A new surgical method could help treat lymphedema, according to one expert.
Traditionally, lymphedema associated with breast cancer treatment has been treated fairly conservatively. But now, a new option to surgically recreate lymphatic channels is generating excitement in the field, explained Hani Sbitany, MD, associate professor of plastic and reconstructive surgery at Mount Sinai.
TRANSCRIPTION
We've got some really new operative options that have been developed in the last few years aimed at surgically recreating lymphatic channels in the affected limb. So what we can do in a patient with lymphedema is, down in the forearm area of that swollen, affected limb, we have the ability now, in the operating room, to isolate out lymphatic channels that have been disrupted. Under operative magnification, because we're talking about really very small, less than a millimeter diameter channels, find these lymphatic channels, isolate them out, and reconnect them before the point of disruption, not to other lymphatic channels, necessarily, but even to veins in the arm.

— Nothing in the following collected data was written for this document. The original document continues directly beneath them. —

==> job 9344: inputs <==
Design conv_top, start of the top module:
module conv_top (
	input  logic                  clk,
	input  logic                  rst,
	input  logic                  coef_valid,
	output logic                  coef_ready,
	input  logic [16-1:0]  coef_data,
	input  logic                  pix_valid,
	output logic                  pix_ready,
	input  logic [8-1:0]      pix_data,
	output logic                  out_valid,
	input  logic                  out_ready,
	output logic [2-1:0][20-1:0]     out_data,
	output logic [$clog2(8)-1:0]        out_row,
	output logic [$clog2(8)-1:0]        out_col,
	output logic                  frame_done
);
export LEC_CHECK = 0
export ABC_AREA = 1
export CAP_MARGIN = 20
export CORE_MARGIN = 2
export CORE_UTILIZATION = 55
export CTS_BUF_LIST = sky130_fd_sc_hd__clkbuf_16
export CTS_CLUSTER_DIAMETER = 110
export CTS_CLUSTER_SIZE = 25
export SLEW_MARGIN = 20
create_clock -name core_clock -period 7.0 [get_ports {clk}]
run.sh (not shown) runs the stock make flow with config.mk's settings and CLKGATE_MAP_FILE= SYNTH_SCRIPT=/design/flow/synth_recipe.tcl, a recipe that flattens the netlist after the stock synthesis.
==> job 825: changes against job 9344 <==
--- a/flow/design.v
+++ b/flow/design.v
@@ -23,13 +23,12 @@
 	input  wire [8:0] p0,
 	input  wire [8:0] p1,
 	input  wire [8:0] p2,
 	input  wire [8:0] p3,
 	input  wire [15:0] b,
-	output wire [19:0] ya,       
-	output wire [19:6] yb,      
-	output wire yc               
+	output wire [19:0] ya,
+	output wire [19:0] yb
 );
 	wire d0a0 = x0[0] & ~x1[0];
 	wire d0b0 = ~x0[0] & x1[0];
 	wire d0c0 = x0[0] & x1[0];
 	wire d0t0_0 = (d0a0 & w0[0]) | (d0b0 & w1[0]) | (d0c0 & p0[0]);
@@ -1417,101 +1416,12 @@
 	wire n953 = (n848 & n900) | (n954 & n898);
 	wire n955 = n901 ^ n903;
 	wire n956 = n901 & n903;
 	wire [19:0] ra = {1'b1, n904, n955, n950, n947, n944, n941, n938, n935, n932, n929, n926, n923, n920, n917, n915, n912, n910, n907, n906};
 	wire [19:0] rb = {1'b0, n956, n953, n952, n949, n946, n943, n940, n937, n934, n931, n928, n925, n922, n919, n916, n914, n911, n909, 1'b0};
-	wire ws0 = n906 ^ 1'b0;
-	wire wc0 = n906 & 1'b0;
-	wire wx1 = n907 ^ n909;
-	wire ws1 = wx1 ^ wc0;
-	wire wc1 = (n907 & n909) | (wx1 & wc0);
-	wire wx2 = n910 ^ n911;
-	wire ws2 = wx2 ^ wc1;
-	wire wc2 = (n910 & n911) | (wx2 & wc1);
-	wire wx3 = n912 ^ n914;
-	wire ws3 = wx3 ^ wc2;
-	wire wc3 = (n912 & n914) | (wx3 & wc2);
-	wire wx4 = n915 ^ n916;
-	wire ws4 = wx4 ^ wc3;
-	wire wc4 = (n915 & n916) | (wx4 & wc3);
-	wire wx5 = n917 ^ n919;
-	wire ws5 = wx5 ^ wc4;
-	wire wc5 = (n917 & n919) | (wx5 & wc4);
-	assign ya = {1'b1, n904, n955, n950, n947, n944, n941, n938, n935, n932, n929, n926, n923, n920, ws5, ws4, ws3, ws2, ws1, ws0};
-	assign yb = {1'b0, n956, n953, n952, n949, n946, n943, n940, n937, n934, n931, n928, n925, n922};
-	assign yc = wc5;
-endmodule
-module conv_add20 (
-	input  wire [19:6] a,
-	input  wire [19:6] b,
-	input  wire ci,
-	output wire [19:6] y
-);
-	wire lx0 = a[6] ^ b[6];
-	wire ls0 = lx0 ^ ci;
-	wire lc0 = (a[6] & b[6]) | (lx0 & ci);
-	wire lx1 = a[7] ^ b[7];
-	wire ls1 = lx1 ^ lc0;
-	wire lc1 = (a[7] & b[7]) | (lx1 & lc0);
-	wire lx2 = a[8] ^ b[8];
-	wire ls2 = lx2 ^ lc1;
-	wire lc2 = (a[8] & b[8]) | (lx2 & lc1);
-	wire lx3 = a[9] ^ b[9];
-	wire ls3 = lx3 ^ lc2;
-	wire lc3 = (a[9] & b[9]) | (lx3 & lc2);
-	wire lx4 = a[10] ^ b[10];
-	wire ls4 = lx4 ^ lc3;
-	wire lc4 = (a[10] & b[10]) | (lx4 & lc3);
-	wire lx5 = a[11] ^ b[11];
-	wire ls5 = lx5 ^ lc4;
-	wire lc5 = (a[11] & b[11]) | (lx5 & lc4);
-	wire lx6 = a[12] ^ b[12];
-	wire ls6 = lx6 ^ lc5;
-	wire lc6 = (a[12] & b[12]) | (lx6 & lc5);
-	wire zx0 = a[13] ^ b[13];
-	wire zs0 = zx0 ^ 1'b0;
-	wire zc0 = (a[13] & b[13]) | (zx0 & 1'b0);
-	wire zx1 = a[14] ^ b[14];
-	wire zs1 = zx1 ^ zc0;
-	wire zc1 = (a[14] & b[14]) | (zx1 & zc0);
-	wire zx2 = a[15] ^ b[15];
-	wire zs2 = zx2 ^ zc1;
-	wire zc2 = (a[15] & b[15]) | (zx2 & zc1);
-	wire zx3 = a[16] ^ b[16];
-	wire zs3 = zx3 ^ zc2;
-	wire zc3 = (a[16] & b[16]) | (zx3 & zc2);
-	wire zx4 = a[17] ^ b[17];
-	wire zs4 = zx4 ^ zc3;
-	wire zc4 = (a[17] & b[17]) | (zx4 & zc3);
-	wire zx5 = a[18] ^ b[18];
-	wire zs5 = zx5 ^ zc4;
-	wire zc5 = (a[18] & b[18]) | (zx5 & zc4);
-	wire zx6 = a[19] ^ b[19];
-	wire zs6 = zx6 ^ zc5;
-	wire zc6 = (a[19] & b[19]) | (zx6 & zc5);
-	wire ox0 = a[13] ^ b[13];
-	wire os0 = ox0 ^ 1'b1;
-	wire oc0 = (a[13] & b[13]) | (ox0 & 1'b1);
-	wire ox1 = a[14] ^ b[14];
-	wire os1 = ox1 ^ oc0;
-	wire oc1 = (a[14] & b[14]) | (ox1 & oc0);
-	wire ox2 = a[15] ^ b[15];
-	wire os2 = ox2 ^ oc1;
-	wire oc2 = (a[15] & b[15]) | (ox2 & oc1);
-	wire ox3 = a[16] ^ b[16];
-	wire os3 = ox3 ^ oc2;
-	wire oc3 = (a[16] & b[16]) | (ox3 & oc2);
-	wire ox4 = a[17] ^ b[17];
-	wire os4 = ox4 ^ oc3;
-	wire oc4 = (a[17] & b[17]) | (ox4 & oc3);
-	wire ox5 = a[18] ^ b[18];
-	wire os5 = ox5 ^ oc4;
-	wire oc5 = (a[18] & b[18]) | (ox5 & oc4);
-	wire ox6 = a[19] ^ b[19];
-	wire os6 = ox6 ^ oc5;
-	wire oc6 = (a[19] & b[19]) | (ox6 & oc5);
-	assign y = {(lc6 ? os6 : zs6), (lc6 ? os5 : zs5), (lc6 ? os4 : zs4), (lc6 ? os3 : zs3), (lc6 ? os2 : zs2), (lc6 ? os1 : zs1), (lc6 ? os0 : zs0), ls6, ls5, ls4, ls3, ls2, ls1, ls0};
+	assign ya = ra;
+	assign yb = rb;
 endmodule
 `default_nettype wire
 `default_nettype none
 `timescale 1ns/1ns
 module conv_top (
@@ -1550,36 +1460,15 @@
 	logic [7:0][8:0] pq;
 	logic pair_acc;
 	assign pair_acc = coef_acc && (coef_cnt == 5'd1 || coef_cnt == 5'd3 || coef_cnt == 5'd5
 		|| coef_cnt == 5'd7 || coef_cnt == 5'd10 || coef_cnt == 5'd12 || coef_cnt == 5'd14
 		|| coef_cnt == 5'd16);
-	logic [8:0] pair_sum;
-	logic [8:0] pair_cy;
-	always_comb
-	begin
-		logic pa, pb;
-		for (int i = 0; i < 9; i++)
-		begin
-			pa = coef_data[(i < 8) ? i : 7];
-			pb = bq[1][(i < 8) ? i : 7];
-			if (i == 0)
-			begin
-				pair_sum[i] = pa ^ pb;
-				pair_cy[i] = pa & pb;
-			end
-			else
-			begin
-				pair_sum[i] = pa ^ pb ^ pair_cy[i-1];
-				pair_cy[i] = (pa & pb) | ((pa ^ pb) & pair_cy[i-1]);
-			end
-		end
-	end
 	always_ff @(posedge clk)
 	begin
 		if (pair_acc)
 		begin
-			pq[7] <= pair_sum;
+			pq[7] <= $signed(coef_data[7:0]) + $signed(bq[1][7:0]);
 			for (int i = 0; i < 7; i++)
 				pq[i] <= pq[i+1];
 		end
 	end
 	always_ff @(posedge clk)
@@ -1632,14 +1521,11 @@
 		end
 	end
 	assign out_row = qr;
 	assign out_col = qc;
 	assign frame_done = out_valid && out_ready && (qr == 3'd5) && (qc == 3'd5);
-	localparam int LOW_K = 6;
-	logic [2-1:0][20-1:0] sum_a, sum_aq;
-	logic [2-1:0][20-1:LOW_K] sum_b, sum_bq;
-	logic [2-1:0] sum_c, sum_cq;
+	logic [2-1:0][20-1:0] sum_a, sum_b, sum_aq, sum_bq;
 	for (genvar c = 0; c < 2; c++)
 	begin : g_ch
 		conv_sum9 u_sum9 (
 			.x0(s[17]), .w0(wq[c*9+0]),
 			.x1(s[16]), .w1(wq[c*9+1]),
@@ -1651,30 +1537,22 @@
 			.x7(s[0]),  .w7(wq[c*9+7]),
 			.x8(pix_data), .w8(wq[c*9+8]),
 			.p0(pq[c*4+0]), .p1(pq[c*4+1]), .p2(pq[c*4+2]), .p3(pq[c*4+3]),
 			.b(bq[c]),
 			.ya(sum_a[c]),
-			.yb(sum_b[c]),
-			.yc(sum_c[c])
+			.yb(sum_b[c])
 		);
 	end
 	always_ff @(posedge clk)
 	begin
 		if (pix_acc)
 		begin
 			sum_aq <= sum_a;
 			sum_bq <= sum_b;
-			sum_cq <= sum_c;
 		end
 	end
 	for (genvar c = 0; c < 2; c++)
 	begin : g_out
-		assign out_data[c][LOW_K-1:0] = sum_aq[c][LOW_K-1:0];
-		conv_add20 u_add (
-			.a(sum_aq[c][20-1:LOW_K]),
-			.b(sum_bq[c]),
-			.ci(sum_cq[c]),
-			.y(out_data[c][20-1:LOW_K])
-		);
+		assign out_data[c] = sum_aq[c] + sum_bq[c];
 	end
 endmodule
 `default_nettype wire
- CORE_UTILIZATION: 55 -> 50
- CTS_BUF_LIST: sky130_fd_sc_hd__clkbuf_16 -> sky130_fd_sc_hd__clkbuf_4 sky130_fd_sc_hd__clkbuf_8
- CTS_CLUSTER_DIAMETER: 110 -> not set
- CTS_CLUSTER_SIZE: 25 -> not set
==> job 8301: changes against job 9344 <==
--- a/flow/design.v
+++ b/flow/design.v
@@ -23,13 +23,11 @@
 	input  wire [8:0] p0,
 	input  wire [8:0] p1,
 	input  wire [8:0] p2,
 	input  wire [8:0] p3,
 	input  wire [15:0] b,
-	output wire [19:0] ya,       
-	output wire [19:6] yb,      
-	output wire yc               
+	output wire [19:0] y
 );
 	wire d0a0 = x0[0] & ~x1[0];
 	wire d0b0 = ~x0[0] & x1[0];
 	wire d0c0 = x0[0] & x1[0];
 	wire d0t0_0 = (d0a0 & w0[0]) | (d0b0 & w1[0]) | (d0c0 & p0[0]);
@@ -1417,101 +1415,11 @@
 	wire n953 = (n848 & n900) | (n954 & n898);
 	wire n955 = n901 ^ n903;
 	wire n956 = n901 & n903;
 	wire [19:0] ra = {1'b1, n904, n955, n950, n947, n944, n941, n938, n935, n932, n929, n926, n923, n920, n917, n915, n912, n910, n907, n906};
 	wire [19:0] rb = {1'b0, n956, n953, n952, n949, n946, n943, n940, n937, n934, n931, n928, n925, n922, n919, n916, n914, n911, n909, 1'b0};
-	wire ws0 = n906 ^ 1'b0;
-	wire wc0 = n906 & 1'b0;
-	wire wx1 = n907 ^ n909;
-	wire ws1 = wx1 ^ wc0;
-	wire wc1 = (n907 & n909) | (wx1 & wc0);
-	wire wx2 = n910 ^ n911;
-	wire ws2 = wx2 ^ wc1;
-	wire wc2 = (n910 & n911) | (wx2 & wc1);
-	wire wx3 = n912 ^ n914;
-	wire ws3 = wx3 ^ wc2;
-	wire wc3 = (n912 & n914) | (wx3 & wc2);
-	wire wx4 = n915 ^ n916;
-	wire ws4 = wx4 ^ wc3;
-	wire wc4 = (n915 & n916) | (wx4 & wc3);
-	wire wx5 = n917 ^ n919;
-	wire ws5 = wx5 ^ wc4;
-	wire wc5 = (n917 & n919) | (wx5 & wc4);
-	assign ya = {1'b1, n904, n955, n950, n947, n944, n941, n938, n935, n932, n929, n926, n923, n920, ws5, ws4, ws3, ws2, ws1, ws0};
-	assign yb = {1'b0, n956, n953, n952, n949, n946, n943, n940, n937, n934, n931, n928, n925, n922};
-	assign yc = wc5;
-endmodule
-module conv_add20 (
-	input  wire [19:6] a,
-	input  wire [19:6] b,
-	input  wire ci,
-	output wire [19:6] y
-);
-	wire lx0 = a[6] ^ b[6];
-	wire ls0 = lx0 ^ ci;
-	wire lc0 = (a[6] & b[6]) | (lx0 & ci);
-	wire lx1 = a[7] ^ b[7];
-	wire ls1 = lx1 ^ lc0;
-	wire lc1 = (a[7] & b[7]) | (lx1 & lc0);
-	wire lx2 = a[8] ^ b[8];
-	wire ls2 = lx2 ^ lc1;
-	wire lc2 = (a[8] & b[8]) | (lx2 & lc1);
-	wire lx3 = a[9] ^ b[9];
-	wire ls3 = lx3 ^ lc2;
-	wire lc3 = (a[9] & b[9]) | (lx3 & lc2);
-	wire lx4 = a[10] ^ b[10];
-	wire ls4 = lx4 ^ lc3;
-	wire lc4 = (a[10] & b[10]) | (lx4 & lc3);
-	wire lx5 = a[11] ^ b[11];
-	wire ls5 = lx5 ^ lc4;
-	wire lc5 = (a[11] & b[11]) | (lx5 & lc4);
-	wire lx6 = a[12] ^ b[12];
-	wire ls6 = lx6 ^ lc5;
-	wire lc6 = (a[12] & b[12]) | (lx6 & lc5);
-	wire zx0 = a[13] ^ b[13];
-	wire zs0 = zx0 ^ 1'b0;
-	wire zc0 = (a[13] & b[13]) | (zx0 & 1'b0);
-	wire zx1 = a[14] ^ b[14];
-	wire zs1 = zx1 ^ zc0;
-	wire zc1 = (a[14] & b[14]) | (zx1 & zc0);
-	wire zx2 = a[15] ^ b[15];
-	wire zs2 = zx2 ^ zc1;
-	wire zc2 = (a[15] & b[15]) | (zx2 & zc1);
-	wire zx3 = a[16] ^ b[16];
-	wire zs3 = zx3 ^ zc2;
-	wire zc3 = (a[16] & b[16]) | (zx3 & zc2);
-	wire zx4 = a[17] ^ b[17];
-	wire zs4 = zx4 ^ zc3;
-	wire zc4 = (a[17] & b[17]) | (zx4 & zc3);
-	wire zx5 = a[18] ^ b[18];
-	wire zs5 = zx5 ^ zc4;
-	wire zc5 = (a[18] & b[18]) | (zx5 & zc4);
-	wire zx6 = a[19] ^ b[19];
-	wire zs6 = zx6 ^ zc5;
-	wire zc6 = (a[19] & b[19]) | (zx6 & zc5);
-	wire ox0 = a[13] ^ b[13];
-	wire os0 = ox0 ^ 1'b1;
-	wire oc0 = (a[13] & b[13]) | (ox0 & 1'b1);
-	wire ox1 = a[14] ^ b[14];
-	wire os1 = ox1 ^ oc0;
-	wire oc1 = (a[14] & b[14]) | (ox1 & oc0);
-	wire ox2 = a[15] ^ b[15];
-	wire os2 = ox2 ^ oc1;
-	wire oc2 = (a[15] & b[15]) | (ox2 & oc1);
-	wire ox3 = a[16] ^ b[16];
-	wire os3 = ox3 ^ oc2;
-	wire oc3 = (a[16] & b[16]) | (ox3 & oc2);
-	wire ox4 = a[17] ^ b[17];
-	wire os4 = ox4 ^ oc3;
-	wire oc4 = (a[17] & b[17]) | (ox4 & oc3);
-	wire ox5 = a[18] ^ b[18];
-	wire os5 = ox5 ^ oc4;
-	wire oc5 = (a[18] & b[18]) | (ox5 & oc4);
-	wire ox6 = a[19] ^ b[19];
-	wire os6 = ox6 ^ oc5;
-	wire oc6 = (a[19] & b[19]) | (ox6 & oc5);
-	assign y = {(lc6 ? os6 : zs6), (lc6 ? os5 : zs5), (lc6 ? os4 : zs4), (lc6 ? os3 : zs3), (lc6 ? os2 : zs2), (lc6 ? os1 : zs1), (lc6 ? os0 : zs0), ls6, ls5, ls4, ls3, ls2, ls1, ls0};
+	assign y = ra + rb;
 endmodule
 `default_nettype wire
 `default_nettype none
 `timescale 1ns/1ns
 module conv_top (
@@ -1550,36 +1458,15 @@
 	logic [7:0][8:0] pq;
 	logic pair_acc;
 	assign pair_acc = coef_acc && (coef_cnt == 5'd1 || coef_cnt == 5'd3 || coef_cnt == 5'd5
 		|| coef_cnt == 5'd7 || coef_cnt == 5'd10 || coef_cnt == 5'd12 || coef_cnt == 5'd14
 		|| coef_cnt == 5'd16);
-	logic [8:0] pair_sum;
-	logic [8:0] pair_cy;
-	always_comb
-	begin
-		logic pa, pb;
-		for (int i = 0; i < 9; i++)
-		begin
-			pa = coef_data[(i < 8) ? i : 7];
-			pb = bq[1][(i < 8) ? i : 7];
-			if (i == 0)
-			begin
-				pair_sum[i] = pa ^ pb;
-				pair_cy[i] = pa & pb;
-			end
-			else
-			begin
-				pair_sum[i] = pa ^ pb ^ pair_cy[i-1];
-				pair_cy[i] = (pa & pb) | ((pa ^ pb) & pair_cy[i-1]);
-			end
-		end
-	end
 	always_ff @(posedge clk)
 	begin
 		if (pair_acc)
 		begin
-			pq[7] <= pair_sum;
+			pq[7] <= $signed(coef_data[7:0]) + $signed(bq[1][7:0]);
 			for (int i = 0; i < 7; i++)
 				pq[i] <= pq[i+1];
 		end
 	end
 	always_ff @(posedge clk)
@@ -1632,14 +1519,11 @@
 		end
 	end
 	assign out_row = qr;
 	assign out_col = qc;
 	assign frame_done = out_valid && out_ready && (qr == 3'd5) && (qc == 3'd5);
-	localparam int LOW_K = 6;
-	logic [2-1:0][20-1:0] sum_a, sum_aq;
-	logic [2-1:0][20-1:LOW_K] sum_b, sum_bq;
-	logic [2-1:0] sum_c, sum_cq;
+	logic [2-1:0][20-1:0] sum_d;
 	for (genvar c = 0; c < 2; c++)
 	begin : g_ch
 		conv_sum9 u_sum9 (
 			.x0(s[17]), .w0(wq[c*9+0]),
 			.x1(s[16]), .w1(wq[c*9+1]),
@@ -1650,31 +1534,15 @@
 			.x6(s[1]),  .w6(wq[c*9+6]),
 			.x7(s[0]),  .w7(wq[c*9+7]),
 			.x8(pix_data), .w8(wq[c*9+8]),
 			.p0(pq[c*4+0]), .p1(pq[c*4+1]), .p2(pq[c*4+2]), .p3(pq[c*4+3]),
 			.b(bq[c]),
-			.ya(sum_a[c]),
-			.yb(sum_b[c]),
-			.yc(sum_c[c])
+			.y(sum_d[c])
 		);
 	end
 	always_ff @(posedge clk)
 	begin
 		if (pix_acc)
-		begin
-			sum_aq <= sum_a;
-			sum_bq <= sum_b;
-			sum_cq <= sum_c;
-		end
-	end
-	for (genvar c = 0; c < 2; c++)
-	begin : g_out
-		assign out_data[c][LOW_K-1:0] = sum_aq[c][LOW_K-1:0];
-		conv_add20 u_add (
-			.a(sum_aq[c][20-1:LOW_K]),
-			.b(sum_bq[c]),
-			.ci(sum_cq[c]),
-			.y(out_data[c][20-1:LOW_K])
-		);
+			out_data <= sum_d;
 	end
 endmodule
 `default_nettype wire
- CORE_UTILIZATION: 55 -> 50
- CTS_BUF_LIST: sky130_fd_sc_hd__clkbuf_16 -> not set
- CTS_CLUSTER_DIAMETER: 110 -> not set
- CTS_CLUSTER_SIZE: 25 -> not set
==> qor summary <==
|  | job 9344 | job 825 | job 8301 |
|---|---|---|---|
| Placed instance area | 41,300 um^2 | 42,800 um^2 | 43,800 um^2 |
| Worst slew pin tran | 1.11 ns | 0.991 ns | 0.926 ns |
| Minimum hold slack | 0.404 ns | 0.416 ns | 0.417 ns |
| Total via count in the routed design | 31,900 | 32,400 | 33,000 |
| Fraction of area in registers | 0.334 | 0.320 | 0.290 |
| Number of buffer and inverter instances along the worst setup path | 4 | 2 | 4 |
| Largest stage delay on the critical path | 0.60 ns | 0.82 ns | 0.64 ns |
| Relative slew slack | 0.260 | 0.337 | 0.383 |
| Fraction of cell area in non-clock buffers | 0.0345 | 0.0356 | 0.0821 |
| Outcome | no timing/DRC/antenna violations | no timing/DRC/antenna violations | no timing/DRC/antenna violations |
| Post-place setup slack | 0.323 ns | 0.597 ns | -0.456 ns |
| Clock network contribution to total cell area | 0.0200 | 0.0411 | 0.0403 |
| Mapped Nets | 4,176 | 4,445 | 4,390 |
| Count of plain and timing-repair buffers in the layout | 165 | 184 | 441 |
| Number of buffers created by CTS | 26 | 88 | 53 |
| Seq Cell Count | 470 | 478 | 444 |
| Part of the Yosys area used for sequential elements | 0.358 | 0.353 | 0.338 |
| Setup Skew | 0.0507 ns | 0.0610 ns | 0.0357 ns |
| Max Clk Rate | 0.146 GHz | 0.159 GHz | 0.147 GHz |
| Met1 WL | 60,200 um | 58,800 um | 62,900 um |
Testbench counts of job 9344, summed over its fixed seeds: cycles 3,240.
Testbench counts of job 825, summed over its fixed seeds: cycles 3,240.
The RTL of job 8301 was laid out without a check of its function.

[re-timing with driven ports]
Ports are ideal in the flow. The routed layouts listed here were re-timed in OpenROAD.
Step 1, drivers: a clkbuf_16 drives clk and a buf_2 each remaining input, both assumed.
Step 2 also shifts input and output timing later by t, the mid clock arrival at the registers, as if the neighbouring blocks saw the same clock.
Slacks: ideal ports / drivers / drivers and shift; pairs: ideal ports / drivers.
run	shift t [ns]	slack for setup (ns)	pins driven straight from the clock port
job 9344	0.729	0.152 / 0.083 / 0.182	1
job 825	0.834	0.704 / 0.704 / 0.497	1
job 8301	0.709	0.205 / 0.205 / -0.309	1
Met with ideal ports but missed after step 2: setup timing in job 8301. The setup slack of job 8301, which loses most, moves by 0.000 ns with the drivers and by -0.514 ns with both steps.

We're finding ways for those lymphatic channels that are collecting lymphatic fluid but no longer can drain into the armpit area, reconnecting them down the lines to veins are other ways that they can then shunt their fluid into the systemic circulation, rather than have it build up in the arm.
It's what we call lymphaticovenous bypass, finding ways to surgically recreate those channels that have been disrupted.